The associated-particle sealed-tube neutron generator (APSTNG) interrogates the inspected object with 14-MeV neutrons generated from the deuterium-tritium reaction and detects the alpha-particle associated with each neutron inside a cone encompassing the region of interest. Gamma-ray spectra from resulting neutron reactions inside the inspected volume identify fissionable materials and many nuclides. Flight-times determined from detection times of the gamma-rays and alpha-particles separate the prompt and delayed gamma-ray spectra and can yield coarse tomographic images from a single orientation. The high-energy neutrons and gamma-rays penetrate large objects and dense materials. The gamma-ray detector and neutron generator can be located on the same side of the interrogated object, so walls and other confined areas can be inspected, as well as sealed containers. No collimators or radiation shielding are needed, the neutron generator is relatively simple and small, and commercial-grade electronics are employed.
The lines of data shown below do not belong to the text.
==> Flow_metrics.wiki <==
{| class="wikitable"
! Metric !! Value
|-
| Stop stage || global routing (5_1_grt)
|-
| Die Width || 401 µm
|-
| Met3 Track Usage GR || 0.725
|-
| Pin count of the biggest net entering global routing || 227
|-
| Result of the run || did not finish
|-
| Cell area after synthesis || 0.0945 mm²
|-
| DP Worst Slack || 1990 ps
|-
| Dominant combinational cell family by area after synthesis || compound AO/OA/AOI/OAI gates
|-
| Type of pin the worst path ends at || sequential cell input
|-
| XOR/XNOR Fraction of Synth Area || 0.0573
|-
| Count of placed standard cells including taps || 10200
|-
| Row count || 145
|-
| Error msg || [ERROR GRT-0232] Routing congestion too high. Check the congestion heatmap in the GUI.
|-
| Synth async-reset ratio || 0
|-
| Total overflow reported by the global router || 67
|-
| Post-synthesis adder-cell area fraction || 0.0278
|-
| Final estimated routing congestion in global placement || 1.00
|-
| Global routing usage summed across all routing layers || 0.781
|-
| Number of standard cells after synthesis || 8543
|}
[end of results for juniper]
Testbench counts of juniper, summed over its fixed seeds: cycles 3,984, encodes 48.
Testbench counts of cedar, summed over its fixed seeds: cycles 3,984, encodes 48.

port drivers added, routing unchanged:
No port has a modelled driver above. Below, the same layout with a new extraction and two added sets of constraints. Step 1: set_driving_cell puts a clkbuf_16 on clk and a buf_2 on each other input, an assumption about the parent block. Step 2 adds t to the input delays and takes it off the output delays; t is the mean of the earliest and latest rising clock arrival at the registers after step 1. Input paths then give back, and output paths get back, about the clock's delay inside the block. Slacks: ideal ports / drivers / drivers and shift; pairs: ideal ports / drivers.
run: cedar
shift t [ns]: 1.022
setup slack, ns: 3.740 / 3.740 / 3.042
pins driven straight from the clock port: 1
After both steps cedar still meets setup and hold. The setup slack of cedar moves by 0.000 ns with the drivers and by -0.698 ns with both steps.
A complete system could be transported in an automotive van. Laboratory experiments and limited field tests indicate APSTNG technology could be useful in characterizing radioactive waste in drums, walls, soils, and processing systems, particularly for unknown or heterogeneous configurations that may significantly attenuate radiation. Also, toxic chemicals could be identified that would help classify the radwaste as to mixed waste content, and the ability to detect pockets of water may address criticality concerns.